Tuesday, April 21, 2020 | 2 a.m.
Sam Peters is running for Congress in Nevada. At this moment, however, he’s focused on getting his Facetime Live feed up and running for a virtual town hall meeting.
“Can you see me now, Kim?” Peters says to someone on the other side of the internet divide. “I hope so.”
Peters sets his screen up, thanks a few of the virtual participants and sends out a call for questions. The town hall, up and running, quickly becomes politics as usual. Peters thanks attendees, discusses policy ideas and takes questions from viewers.
In these times of stay-at-home orders and social distancing, politicians are having to get creative to reach voters.
Amid the coronavirus pandemic, big rallies, barbecues, shaking hands and holding — let alone kissing — babies are out of the question.
Peters, a Republican seeking the 4th Congressional District seat held by Democrat Steven Horsford, said his campaign had pulled back from live town halls and knocking on doors.
“We’ve transitioned a little bit into campaigning in different ways, and this being one of the great ways to do it,” Peters said before launching into his online forum April 13.
Nevada's June 9 primary election will decide nominees for positions including congressional and state legislative seats.
Because of the pandemic, which has infected more than 3,200 people and claimed at least 137 lives in Nevada as of Wednesday, voting will be conducted mainly via mail, with one in-person polling location per county.
“Everything is turned upside down,” Peters said. “Our campaign has adjusted and we’re going strong.”
Peters' campaign is focusing heavily on making telephone calls and reaching people via social media, with plans for several live broadcasts a week.
The state’s political parties are also scrambling to adapt to politics amid a pandemic.
Molly Forgey, a spokeswoman for the Nevada Democratic Party, said organizers were conducting meetings with volunteers over video conferencing programs like Zoom.
Typically, volunteers would be out talking to prospective voters at places like grocery stores and libraries and helping register them to vote, she said. Now they are more busy working the phones.

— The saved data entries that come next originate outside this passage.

**src/rtl/lru_refill_arb.sv**
```systemverilog
// lru_refill_arb: round-robin arbiter that funnels cache-way refill requests
// into a single AXI4 read burst at a time and steers the returned beats back
// to the granted requester.
// Optional feature: define LRU_REFILL_ARB_PERF_EN to add the perf_grants
// output with one wrapping 32-bit grant counter per requester.
module lru_refill_arb #(
    parameter int NUM_REQ     = 4,
    parameter int ADDR_WIDTH  = 48,
    parameter int DATA_WIDTH  = 512,
    parameter int BURST_BEATS = 1
) (
    input  logic                          clk,
    input  logic                          rstn,
    input  logic [NUM_REQ-1:0]            req_valid,
    input  logic [NUM_REQ*ADDR_WIDTH-1:0] req_addr,
    output logic [NUM_REQ-1:0]            req_ready,
    output logic [NUM_REQ-1:0]            rsp_valid,
    output logic [DATA_WIDTH-1:0]         rsp_data,
    output logic                          rsp_last,
    input  logic [NUM_REQ-1:0]            rsp_ready,
    output logic                          m_arvalid,
    input  logic                          m_arready,
    output logic [ADDR_WIDTH-1:0]         m_araddr,
    output logic [7:0]                    m_arlen,
    input  logic                          m_rvalid,
    output logic                          m_rready,
    input  logic [DATA_WIDTH-1:0]         m_rdata,
    input  logic                          m_rlast,
    output logic                          busy,
    output logic [$clog2(NUM_REQ)-1:0]    grant_id,
    output logic                          err_rlast
`ifdef LRU_REFILL_ARB_PERF_EN
    ,
    output logic [NUM_REQ*32-1:0]         perf_grants
`endif
);

    localparam int IDW      = $clog2(NUM_REQ);
    localparam int OFF_BITS = $clog2(BURST_BEATS * DATA_WIDTH / 8);
    localparam int CNTW     = 6;
    // Burst-aligned address: clear the byte offset covered by one whole burst.
    localparam logic [ADDR_WIDTH-1:0] ADDR_MASK =
        ~((ADDR_WIDTH'(1) << OFF_BITS) - ADDR_WIDTH'(1));
    localparam logic [7:0]      ARLEN    = 8'(BURST_BEATS - 1);
    localparam logic [CNTW-1:0] LAST_IDX = CNTW'(BURST_BEATS - 1);

    typedef enum logic [1:0] {
        ST_IDLE = 2'b00,
        ST_ADDR = 2'b01,
        ST_DATA = 2'b10
    } state_t;

    state_t                r_state;
    logic [IDW-1:0]        r_grant_id;
    logic [IDW-1:0]        r_rr_ptr;
    logic [ADDR_WIDTH-1:0] r_araddr;
    logic [7:0]            r_arlen;
    logic                  r_arvalid;
    logic                  r_busy;
    logic [CNTW-1:0]       r_beat_cnt;
    logic                  r_err_rlast;

    logic                  w_found;
    logic [IDW-1:0]        w_sel;
    logic [ADDR_WIDTH-1:0] w_sel_addr;
    logic [NUM_REQ-1:0]    w_grant_vec;
    logic                  w_hs;
    logic                  w_is_last_idx;
    int                    w_idx;

    // Round-robin pick: first valid requester at or above rr_ptr, wrapping.
    always_comb begin
        w_found    = 1'b0;
        w_sel      = '0;
        w_sel_addr = '0;
        w_idx      = 0;
        for (int k = 0; k < NUM_REQ; k++) begin
            w_idx = (int'(r_rr_ptr) + k >= NUM_REQ) ? int'(r_rr_ptr) + k - NUM_REQ
                                                     : int'(r_rr_ptr) + k;
            if (!w_found && req_valid[w_idx]) begin
                w_found    = 1'b1;
                w_sel      = IDW'(w_idx);
                w_sel_addr = req_addr[w_idx*ADDR_WIDTH +: ADDR_WIDTH];
            end else begin
                w_found    = w_found;
            end
        end
    end

    assign w_grant_vec   = w_found ? (NUM_REQ'(1) << w_sel) : '0;
    assign w_hs          = (r_state == ST_DATA) && m_rvalid && m_rready;
    assign w_is_last_idx = (r_beat_cnt == LAST_IDX);

    // Grant strobe in IDLE and combinational R-channel steering in DATA.
    always_comb begin
        req_ready = '0;
        rsp_valid = '0;
        rsp_data  = '0;
        rsp_last  = 1'b0;
        m_rready  = 1'b0;
        case (r_state)
            ST_IDLE: begin
                // rstn gating keeps the strobe low while reset is held.
                req_ready = rstn ? w_grant_vec : '0;
            end
            ST_DATA: begin
                rsp_valid = NUM_REQ'(m_rvalid) << r_grant_id;
                rsp_data  = m_rdata;
                rsp_last  = m_rlast;
                m_rready  = rsp_ready[r_grant_id];
            end
            default: begin
                req_ready = '0;
            end
        endcase
    end

    // Burst sequencer: grant, issue AR, count R beats, track rlast errors.
    always_ff @(posedge clk or negedge rstn) begin
        if (!rstn) begin
            r_state     <= ST_IDLE;
            r_grant_id  <= '0;
            r_rr_ptr    <= '0;
            r_araddr    <= '0;
            r_arlen     <= 8'd0;
            r_arvalid   <= 1'b0;
            r_busy      <= 1'b0;
            r_beat_cnt  <= '0;
            r_err_rlast <= 1'b0;
        end else begin
            case (r_state)
                ST_IDLE: begin
                    if (w_found) begin
                        r_state    <= ST_ADDR;
                        r_grant_id <= w_sel;
                        r_araddr   <= w_sel_addr & ADDR_MASK;
                        r_arlen    <= ARLEN;
                        r_arvalid  <= 1'b1;
                        r_busy     <= 1'b1;
                        r_beat_cnt <= '0;
                    end
                end
                ST_ADDR: begin
                    if (m_arready) begin
                        r_arvalid <= 1'b0;
                        r_state   <= ST_DATA;
                    end
                end
                ST_DATA: begin
                    if (w_hs) begin
                        // rlast must coincide exactly with the final counted beat.
                        if (m_rlast != w_is_last_idx) begin
                            r_err_rlast <= 1'b1;
                        end
                        if (m_rlast) begin
                            r_state    <= ST_IDLE;
                            r_busy     <= 1'b0;
                            r_beat_cnt <= '0;
                            r_rr_ptr   <= (r_grant_id == IDW'(NUM_REQ - 1)) ? '0
                                                                           : r_grant_id + IDW'(1);
                        end else begin
                            // Saturate so an overlong burst never aliases back onto LAST_IDX.
                            r_beat_cnt <= (r_beat_cnt == '1) ? r_beat_cnt
                                                              : r_beat_cnt + CNTW'(1);
                        end
                    end
                end
                default: begin
                    r_state   <= ST_IDLE;
                    r_arvalid <= 1'b0;
                    r_busy    <= 1'b0;
                end
            endcase
        end
    end

    assign m_arvalid = r_arvalid;
    assign m_araddr  = r_araddr;
    assign m_arlen   = r_arlen;
    assign busy      = r_busy;
    assign grant_id  = r_grant_id;
    assign err_rlast = r_err_rlast;

`ifdef LRU_REFILL_ARB_PERF_EN
    logic [NUM_REQ*32-1:0] r_perf;

    // Per-requester grant counters, wrapping at 2^32.
    always_ff @(posedge clk or negedge rstn) begin
        if (!rstn) begin
            r_perf <= '0;
        end else begin
            for (int i = 0; i < NUM_REQ; i++) begin
                if ((r_state == ST_IDLE) && w_found && (w_sel == IDW'(i))) begin
                    r_perf[i*32 +: 32] <= r_perf[i*32 +: 32] + 32'd1;
                end
            end
        end
    end

    assign perf_grants = r_perf;
`endif

endmodule

```
**config.mk**
```make
export PLATFORM = sky130hd
export DESIGN_NAME = lru_refill_arb
export DESIGN_NICKNAME = d
export VERILOG_FILES = /design/src/rtl/lru_refill_arb.sv
export SDC_FILE = /design/constraint.sdc
export NUM_CORES = 1
export LEC_CHECK = 0
export BUFFER_PORTS_ARGS = -buffer_cell sky130_fd_sc_hd__clkbuf_2
export CAP_MARGIN = 30
export CORE_AREA = 2 2 502 504
export CTS_CLUSTER_DIAMETER = 150
export CTS_CLUSTER_SIZE = 30
export DETAILED_ROUTE_END_ITERATION = 10
export DIE_AREA = 0 0 504 506
export PLACE_DENSITY_LB_ADDON = 0.08
export RECOVER_POWER = 100
export SLEW_MARGIN = 30
export SYNTH_ARGS = -nofsm -noshare
export SYNTH_HDL_FRONTEND = slang
export SYNTH_SLANG_ARGS = --single-unit
```
**constraint.sdc**
```tcl
create_clock -name clk -period 6 [get_ports clk]
set_clock_uncertainty 0.15 [all_clocks]
set_input_delay 0.6 -clock clk [delete_from_list [all_inputs] [get_ports clk]]
set_output_delay 0.6 -clock clk [all_outputs]
set_load 0.01 [all_outputs]
```
==> key figures, run 1 <==
Clock network
  • Clk root buf: clkbuf_16
  • Clock tree buffer depth: 2
  • Num CTS Buffers: 9
  • H-tree depth: 3
  • Total clock sinks: 57

Outcome
  • Outcome: stopped before the end
  • Error msg: [ERROR GRT-0116] Global routing finished with congestion. Check the congestion regions in the DRC Viewer.
  • Exit stage: global routing

Floorplanning
  • DIE HEIGHT: 506 µm
  • Die width: 504 µm
  • Initial Utilization: 8.554%
  • Row cnt: 184
  • Top Ports: 1300

GRT
  • Pin count of the biggest net entering global routing: 132
  • Vias in the first global route: 91680
  • First-pass GRT wire length: 1702000 µm
  • GR Util All Layers: 100.0%
  • Total grt overflow: 13360

Place
  • Final RePlAce weighted congestion: 1.500
  • Placed instance count: 7301
  • Port Buffers: 1285
  • Post-DP HPWL: 1036000 µm

Synthesis
  • Cell area after synthesis: 0.02139 mm²
  • Post-synth ARST share: 100.0%
  • Number of enable flip-flop cells after synthesis: 0
  • Mapped Cells: 2701
  • Ys Warns: 0
  • Sequential area share after synthesis: 6.669%
  • Synth Flop Type: dfrtp_1
  • FF+latch count, synth: 57
  • Distinct cell type count after synthesis: 88
  • Syn_area_per_cell: 7.918 µm²
-- Yosys cell counts, drive strengths merged (32+ instances only) --
cell type	count	area, µm²
and2	531	3322
mux2i	225	2252
nand2	200	753.2
buf	189	1404
mux4	171	3851
nor2	164	618.1
a21oi	146	734.5
clkbuf	134	503.0
o21ai	114	570.5
mux2	72	814.5
a22oi	69	523.0
o22ai	64	400.4
dfrtp	57	1426
nand3	57	290.3
a211oi	54	410.4
nand2b	32	200.2
-- what timing repair did --
item | in CTS
endpoints found under the hold margin | 17
pin swaps | 13
endpoints found under the setup margin | 48
resized for setup | 174
hold buffers | 1
setup buffers | 18
cloned | 2
-- logic make-up after synthesis --
logic type	share of synthesized area, %
and+or+nand+nor	27.06
muxes	32.35
buffers and inverters	9.285
AOI/OAI and AO/OA	23.89
DFF	6.669
xor gates and xnor gates	0.08192
other	0.01753
adders and majority gates	0.6435
-- per-layer routing --
layer  track usage, %  GRT overflow
met3            92.98          1227
met1            94.59          1386
met4            104.0          2679
met5            80.63           151
met2            112.4          7916
-- stage by stage --
step           setup WS (ns)  area [µm²]
4_1_cts            -0.006110       37040
3_5_place_dp          -2.788       35550
3_3_place_gp          -7.694       31450
2_1_floorplan          1.130       21440
==> run 2: changes to the inputs <==
Settings changed: CORE_AREA 2 2 502 504 to 2 2 501 503, CTS_CLUSTER_DIAMETER 150 to default, CTS_CLUSTER_SIZE 30 to default, DIE_AREA 0 0 504 506 to 0 0 503 505, PLACE_DENSITY_LB_ADDON 0.08 to 0.15.
==> run 2 against run 1 <==
Net effect: the flow now finishes, with violations (max-capacitance violations, max-slew violations); area after synthesis is the same; synthesized cell count is the same.
==> key figures, run 2 <==
Outcome
  • Outcome: finished, violations left
  • Failing checks: max-capacitance violations, max-slew violations

Drt
  • Initial DRC count: 3508
  • Overall routed net length: 383000 µm
  • Routed via count: 31860
  • Pre-antenna DRT Iters: 6
  • ANT nets after route: 0
  • WL per Instance: 51.08 µm
  • Routed vias/inst: 4.249
  • # DRC: 0

Final layout
  • Sequential cell area: 0.001430 mm²
  • Multi-input gate area in the final layout: 0.01814 mm²
  • Filler Cell Count: 29280
  • Most common cell after layout, fill and taps aside: clkbuf_2
  • Most frequent cells in the layout: 1022 x clkbuf_2, 284 x and2_0, 271 x clkbuf_1
  • Final Cell Area: 0.03201 mm²
  • Layout area overhead: 49.66%
  • Fin nets: 4520
  • Fraction of layout cells with a size suffix above 1: 37.48%
  • Max reg flops: 42

Clock network
  • Clk root buf: clkbuf_16
  • Clock tree buffer depth: 2 (unchanged)
  • Total clock sinks: 57 (unchanged)
  • Hold Buf Count CTS: 1 (unchanged)
  • Resize count post-CTS: 0 (-100%)
  • Clk_lat worst skew: 0.42 ns
  • Num CTS Buffers: 9 (unchanged)
  • Clk pin slew, worst setup/hold paths: 0.07 ns
  • CTS tree: yes
  • H-tree depth: 3 (unchanged)
  • Post-CTS Repair Setup Buffers: 0 (-18)

Synthesis
  • Cell area after synthesis: 0.02139 mm² (unchanged)
  • Most frequent cell after synthesis: and2_1
  • FF+latch count, synth: 57 (unchanged)
  • Synth top area share: 18.01% (unchanged)
  • Synth area leader: mux4_2
  • Top cells by area, synth: mux4_2 18%, and2_1 15%, mux2i_1 11%
  • Top post-synthesis cells by count: 529 x and2_1, 225 x mux2i_1, 199 x nand2_1, 171 x mux4_2, 163 x nor2_1
  • Mapped Cells: 2701 (unchanged)
  • Ys Warns: 0 (unchanged)
  • Synth Flop Type: dfrtp_1
  • Post-synth ARST share: 100.0% (unchanged)
  • Distinct cell type count after synthesis: 88 (unchanged)
  • Number of enable flip-flop cells after synthesis: 0 (unchanged)
  • Syn_area_per_cell: 7.918 µm² (unchanged)
  • Sequential area share after synthesis: 6.669% (unchanged)

Timing
  • Fin crit share: 86.64%
  • RSZ-0062 raised after global routing: false
  • Final-report hold violation count: 0
  • Max-slew violations: 62
  • Period minus WS final: 5.198 ns
  • Final setup violation count: 0
  • Measured slew at the worst slew-check pin: 2.012 ns
  • Max Freq: 192.4 MHz
  • Relative slew slack: -35.17%
  • TNS Setup: 0 ns

GRT
  • Total grt overflow: 0
  • Antenna violations before repair: 369
  • First-pass GRT wire length: 451000 µm
  • Vias in the first global route: 29250
  • Pin count of the biggest net entering global routing: 159
  • GR Util All Layers: 29.01%

Worst setup path
  • Critical path's top delay family: simple AND/OR/NAND/NOR gates
  • Arr. time, crit path: 4.45 ns
  • Setup crit end kind: output pin
  • Worst-path fanout max: 64
  • Worst Path Buf+Inv: 3
  • Crit-path max cell delay: 1.46 ns
  • Worst EP required: 5.25 ns
  • WS Path Type: flop to output pin
  • Critical path cell sequence: nor2b_1 > buf_16 > clkbuf_2 > and2_0 > clkbuf_2
  • Worst Setup Start Kind: flop
  • CP max-delay cell: nor2b_1
  • Cell mode on critical path: clkbuf_2

Floorplanning
  • Die area: 0.2540 mm²
  • Initial Utilization: 8.617% (+0.063 points)
  • DIE HEIGHT: 505 µm (-0.20%)
  • Row cnt: 183 (-0.54%)
  • Top Ports: 1300 (unchanged)
  • Core footprint: 0.2482 mm²
  • Die width: 503 µm (-0.20%)

Place
  • Placement Cell Area: 0.03115 mm² (-12%)
  • Post-DP HPWL: 337600 µm (-67%)
  • Final RePlAce weighted congestion: 0.9772 (-35%)
  • Port Buffers: 1285 (unchanged)

Power
  • Total Power: 19.02 mW
  • Cell Pwr Density: 594.1 mW/mm²
  • Leakage: 12.28 nW
  • Maximum VDD drop: 716.1 µV

Hold path
  • Hold Path Class: primary input to flop

Flow run
  • Max cap viols: 4
-- run 2: cell counts after synthesis --
Identical to the previous run, type by type.
-- run 2: cells by family after synthesis --
kind of cell	share of synthesized area [%]
flip-flops	6.669
other	0.01753
buffers and inverters	9.285
AND/OR/NAND/NOR	27.06
multiplexers	32.35
XOR/XNOR	0.08192
AO/OA/AOI/OAI	23.89
adder cells (fa/ha/maj)	0.6435
-- run 2: layout make-up --
cell class / count / area share (%)
well taps: 3330 / 13.02
inverters: 21 / 0.2541
flip-flops and latches: 57 / 4.468
diodes: 370 / 2.893
clock buffers: 10 / 0.7466
clock inverters: 6 / 0.2111
repair buffers: 1389 / 21.73
multi-input cells: 2314 / 56.68
-- run 2: per-layer routing --
layer | share of wire (%) | track usage, %
met4 | 5.5 | 13.95
met1 | 32 | 27.58
met3 | 14 | 17.56
met5 | 0.29 | 0
met2 | 48 | 49.18
-- run 2: final timing paths --
kind,startpoint,end,slack [ns],depth (start not counted)
max in group asynchronous,rstn,m_araddr[28]$_DFFE_PN0P_,2.30,4
min in group asynchronous,rstn,r_state[0]$_DFFE_PN0P_,0.91,2
min reg2reg,err_rlast$_DFFE_PN0P_,err_rlast$_DFFE_PN0P_,0.34,1
min,m_arready,r_state[1]$_DFFE_PN0P_,0.32,3
max,r_state[1]$_DFFE_PN0P_,rsp_data[111],0.80,5
max reg2reg,r_state[1]$_DFFE_PN0P_,m_araddr[39]$_DFFE_PN0P_,1.55,6
-- run 2: worst min-delay path: stages --
cell,delay (ns)
clkbuf_2,0.10
nand2_1,0.08
mux2i_1,0.07
-- run 2: per-stage QoR --
step | std cells | hold WS (ns) | utilization (%) | worst slack (ns)
after floorplan | 2715 | 0.1544 | - | 1.130
after global placement | 7108 | 0.3158 | 12.53 | 1.596
after detailed placement | 7110 | 0.3175 | 12.55 | 1.616
after CTS | 7127 | 0.2963 | 12.68 | 1.165
after global routing | 7332 | 0.3250 | 12.73 | 0.5139
final | 7497 | 0.3197 | 12.90 | 0.8019
-- run 2: power breakdown --
group / internal [mW] / switching (mW)
logic: 5.79 / 11.7
registers: 0.577 / 0.329
clock network: 0.335 / 0.333
total: 6.70 / 12.3
No activity file was read; power rests on OpenSTA's default activity.
===== src/rtl/lin_relu_vec_if.sv =====
// rtl/lin_relu_vec_if.sv - element stream in, result stream out for lin_relu_vec
interface lin_relu_vec_if #(
  parameter int WIDTH = 16
);
  logic                    in_valid;
  logic                    in_ready;
  logic signed [WIDTH-1:0] in_w;
  logic signed [WIDTH-1:0] in_x;
  logic signed [WIDTH-1:0] in_b;
  logic                    in_last;
  logic                    out_valid;
  logic                    out_ready;
  logic signed [WIDTH-1:0] out_y;
  logic                    out_sat;
  logic                    out_len_err;

  modport master (
    output in_valid, in_w, in_x, in_b, in_last, out_ready,
    input  in_ready, out_valid, out_y, out_sat, out_len_err
  );

  modport slave (
    input  in_valid, in_w, in_x, in_b, in_last, out_ready,
    output in_ready, out_valid, out_y, out_sat, out_len_err
  );
endinterface


===== src/rtl/lin_relu_vec.sv =====
// rtl/lin_relu_vec.sv - serial MAC + saturate + ReLU over a vector; LIN_RELU_VEC_LEAKY_EN selects leaky ReLU
module lin_relu_vec #(
  parameter int WIDTH       = 16,
  parameter int MAX_LEN     = 64,
  parameter int ACC_W       = 2*WIDTH + $clog2(MAX_LEN) + 1,
  parameter int LEAKY_SHIFT = 3
) (
  input logic          clk,
  input logic          rst_n,
  lin_relu_vec_if.slave bus
);
  localparam int CNT_W = $clog2(MAX_LEN + 1);
  localparam logic [CNT_W-1:0] CNT_LAST = CNT_W'(MAX_LEN - 1);

  localparam logic [1:0] S_IDLE = 2'd0;
  localparam logic [1:0] S_ACC  = 2'd1;
  localparam logic [1:0] S_OUT  = 2'd2;

  localparam logic signed [ACC_W-1:0] SAT_MAX = {{(ACC_W-WIDTH+1){1'b0}}, {(WIDTH-1){1'b1}}};
  localparam logic signed [ACC_W-1:0] SAT_MIN = {{(ACC_W-WIDTH+1){1'b1}}, {(WIDTH-1){1'b0}}};

  logic [1:0]                state;
  logic signed [ACC_W-1:0]   acc;
  logic [CNT_W-1:0]          count;
  logic                      out_valid_q;
  logic signed [WIDTH-1:0]   out_y_q;
  logic                      out_sat_q;
  logic                      out_len_err_q;

  logic                      accept;
  logic                      forced;
  logic                      beat_last;
  logic signed [2*WIDTH-1:0] prod;
  logic signed [ACC_W-1:0]   acc_base;
  logic signed [ACC_W-1:0]   acc_next;
  logic signed [WIDTH-1:0]   sat_val;
  logic                      sat_hit;
  logic signed [WIDTH-1:0]   y_next;

  assign bus.in_ready    = (state != S_OUT);
  assign bus.out_valid   = out_valid_q;
  assign bus.out_y       = out_y_q;
  assign bus.out_sat     = out_sat_q;
  assign bus.out_len_err = out_len_err_q;

  assign accept    = bus.in_valid && (state != S_OUT);
  assign forced    = (count == CNT_LAST);
  assign beat_last = bus.in_last || forced;

  // Full-width signed product; the bias seeds the accumulator on the first beat only
  assign prod     = bus.in_w * bus.in_x;
  assign acc_base = (state == S_IDLE) ? {{(ACC_W-WIDTH){bus.in_b[WIDTH-1]}}, bus.in_b} : acc;
  assign acc_next = acc_base + {{(ACC_W-2*WIDTH){prod[2*WIDTH-1]}}, prod};

  // Clamp the wide sum into the signed output range and flag any clipping
  always_comb begin
    sat_hit = 1'b0;
    sat_val = acc_next[WIDTH-1:0];
    if (acc_next > SAT_MAX) begin
      sat_hit = 1'b1;
      sat_val = {1'b0, {(WIDTH-1){1'b1}}};
    end else if (acc_next < SAT_MIN) begin
      sat_hit = 1'b1;
      sat_val = {1'b1, {(WIDTH-1){1'b0}}};
    end
  end

  // Activation: negative values are zeroed, or scaled down by a power of two in leaky mode
  always_comb begin
`ifdef LIN_RELU_VEC_LEAKY_EN
    y_next = sat_val[WIDTH-1] ? (sat_val >>> LEAKY_SHIFT) : sat_val;
`else
    y_next = sat_val[WIDTH-1] ? '0 : sat_val;
`endif
  end

  // Accumulate accepted beats, register the result on the final beat, hold it until taken
  always_ff @(posedge clk or negedge rst_n) begin
    if (!rst_n) begin
      state         <= S_IDLE;
      acc           <= '0;
      count         <= '0;
      out_valid_q   <= 1'b0;
      out_y_q       <= '0;
      out_sat_q     <= 1'b0;
      out_len_err_q <= 1'b0;
    end else begin
      case (state)
        S_IDLE, S_ACC: begin
          if (accept) begin
            acc   <= acc_next;
            count <= count + 1'b1;
            if (beat_last) begin
              state         <= S_OUT;
              out_valid_q   <= 1'b1;
              out_y_q       <= y_next;
              out_sat_q     <= sat_hit;
              out_len_err_q <= forced && !bus.in_last;
            end else begin
              state <= S_ACC;
            end
          end
        end
        S_OUT: begin
          if (bus.out_ready) begin
            out_valid_q <= 1'b0;
            acc         <= '0;
            count       <= '0;
            state       <= S_IDLE;
          end
        end
        default: state <= S_IDLE;
      endcase
    end
  end
endmodule
**config.mk**
```make
export PLATFORM = sky130hd
export DESIGN_NAME = pixel_fetch_flat
export DESIGN_NICKNAME = d
export VERILOG_FILES = /design/src/rtl/pixel_fetch_if.sv /design/src/rtl/pixel_fetch.sv /design/src/flat_wrapper.sv
export SDC_FILE = /design/constraint.sdc
export NUM_CORES = 1
export LEC_CHECK = 0
export ABC_AREA = 0
export ABC_CLOCK_PERIOD_IN_PS = 3900
export CAP_MARGIN = 20
export CORE_ASPECT_RATIO = 1.1
export CORE_MARGIN = 1
export CORE_UTILIZATION = 48
export CTS_CLUSTER_SIZE = 24
export DETAILED_ROUTE_END_ITERATION = 7
export PLACE_DENSITY = 0.81
export SKIP_CTS_REPAIR_TIMING = 1
export SLEW_MARGIN = 20
export SYNTH_ARGS = -nofsm -noshare
export SYNTH_HDL_FRONTEND = slang
export SYNTH_SLANG_ARGS = --single-unit
```
**constraint.sdc**
```tcl
create_clock -name Clk -period 3.9 [get_ports Clk]
set_input_delay 0.78 -clock Clk [delete_from_list [all_inputs] [get_ports Clk]]
set_output_delay 0.78 -clock Clk [all_outputs]
set_load 0.005 [all_outputs]
```
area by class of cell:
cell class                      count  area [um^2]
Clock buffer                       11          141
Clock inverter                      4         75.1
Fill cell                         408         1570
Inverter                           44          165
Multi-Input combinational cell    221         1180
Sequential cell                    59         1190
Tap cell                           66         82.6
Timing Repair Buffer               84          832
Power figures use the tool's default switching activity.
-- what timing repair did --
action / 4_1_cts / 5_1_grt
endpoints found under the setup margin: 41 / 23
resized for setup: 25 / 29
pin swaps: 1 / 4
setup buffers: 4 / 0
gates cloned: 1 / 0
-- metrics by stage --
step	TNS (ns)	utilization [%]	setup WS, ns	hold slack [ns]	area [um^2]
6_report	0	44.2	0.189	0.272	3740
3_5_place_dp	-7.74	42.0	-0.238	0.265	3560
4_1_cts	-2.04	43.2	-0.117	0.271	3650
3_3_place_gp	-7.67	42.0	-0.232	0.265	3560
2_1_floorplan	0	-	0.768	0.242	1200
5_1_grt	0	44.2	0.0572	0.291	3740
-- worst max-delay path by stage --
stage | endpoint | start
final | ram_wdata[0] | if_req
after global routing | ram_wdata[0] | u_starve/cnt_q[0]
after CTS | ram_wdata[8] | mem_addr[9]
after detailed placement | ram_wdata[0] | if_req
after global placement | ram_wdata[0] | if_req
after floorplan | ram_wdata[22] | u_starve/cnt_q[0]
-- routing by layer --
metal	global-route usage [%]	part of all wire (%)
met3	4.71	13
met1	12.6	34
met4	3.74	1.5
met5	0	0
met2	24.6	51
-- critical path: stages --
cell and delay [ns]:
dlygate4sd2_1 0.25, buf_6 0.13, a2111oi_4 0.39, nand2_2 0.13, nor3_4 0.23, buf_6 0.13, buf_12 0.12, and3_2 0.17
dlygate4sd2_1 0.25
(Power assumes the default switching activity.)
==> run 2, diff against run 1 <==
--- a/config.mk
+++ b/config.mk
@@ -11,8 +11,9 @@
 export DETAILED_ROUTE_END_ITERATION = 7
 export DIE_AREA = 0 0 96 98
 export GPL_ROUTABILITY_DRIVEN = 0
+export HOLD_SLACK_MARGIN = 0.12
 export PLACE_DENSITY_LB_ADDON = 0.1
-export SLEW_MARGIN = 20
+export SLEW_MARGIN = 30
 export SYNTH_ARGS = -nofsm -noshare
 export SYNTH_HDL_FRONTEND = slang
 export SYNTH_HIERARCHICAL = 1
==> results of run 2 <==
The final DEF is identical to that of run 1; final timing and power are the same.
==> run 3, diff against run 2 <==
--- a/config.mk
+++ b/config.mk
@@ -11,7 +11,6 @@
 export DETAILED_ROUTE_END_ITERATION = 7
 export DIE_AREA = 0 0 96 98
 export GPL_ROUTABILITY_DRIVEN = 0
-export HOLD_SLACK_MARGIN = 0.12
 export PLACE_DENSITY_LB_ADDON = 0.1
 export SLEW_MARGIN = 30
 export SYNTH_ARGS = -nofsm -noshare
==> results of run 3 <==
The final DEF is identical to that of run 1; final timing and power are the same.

“What we’ve done is added those resources to our website to let folks know how they can register online, or if they don’t have access to the internet, how they can request a form and have that mailed to them,” Forgey said.
The state Republican Party has moved to Zoom meetings and Google Hangouts for volunteer training as well.
A recent nationwide “day of action,” a monthly voter outreach event, reached about 1.4 million voters, including 100,000 in Nevada, said Keith Schipper, a spokesperson for President Donald Trump’s campaign in Nevada. It was done entirely virtually.
“We have the manpower and we have an operation that is fully prepared to campaign, whether it be in person or online,” Schipper said.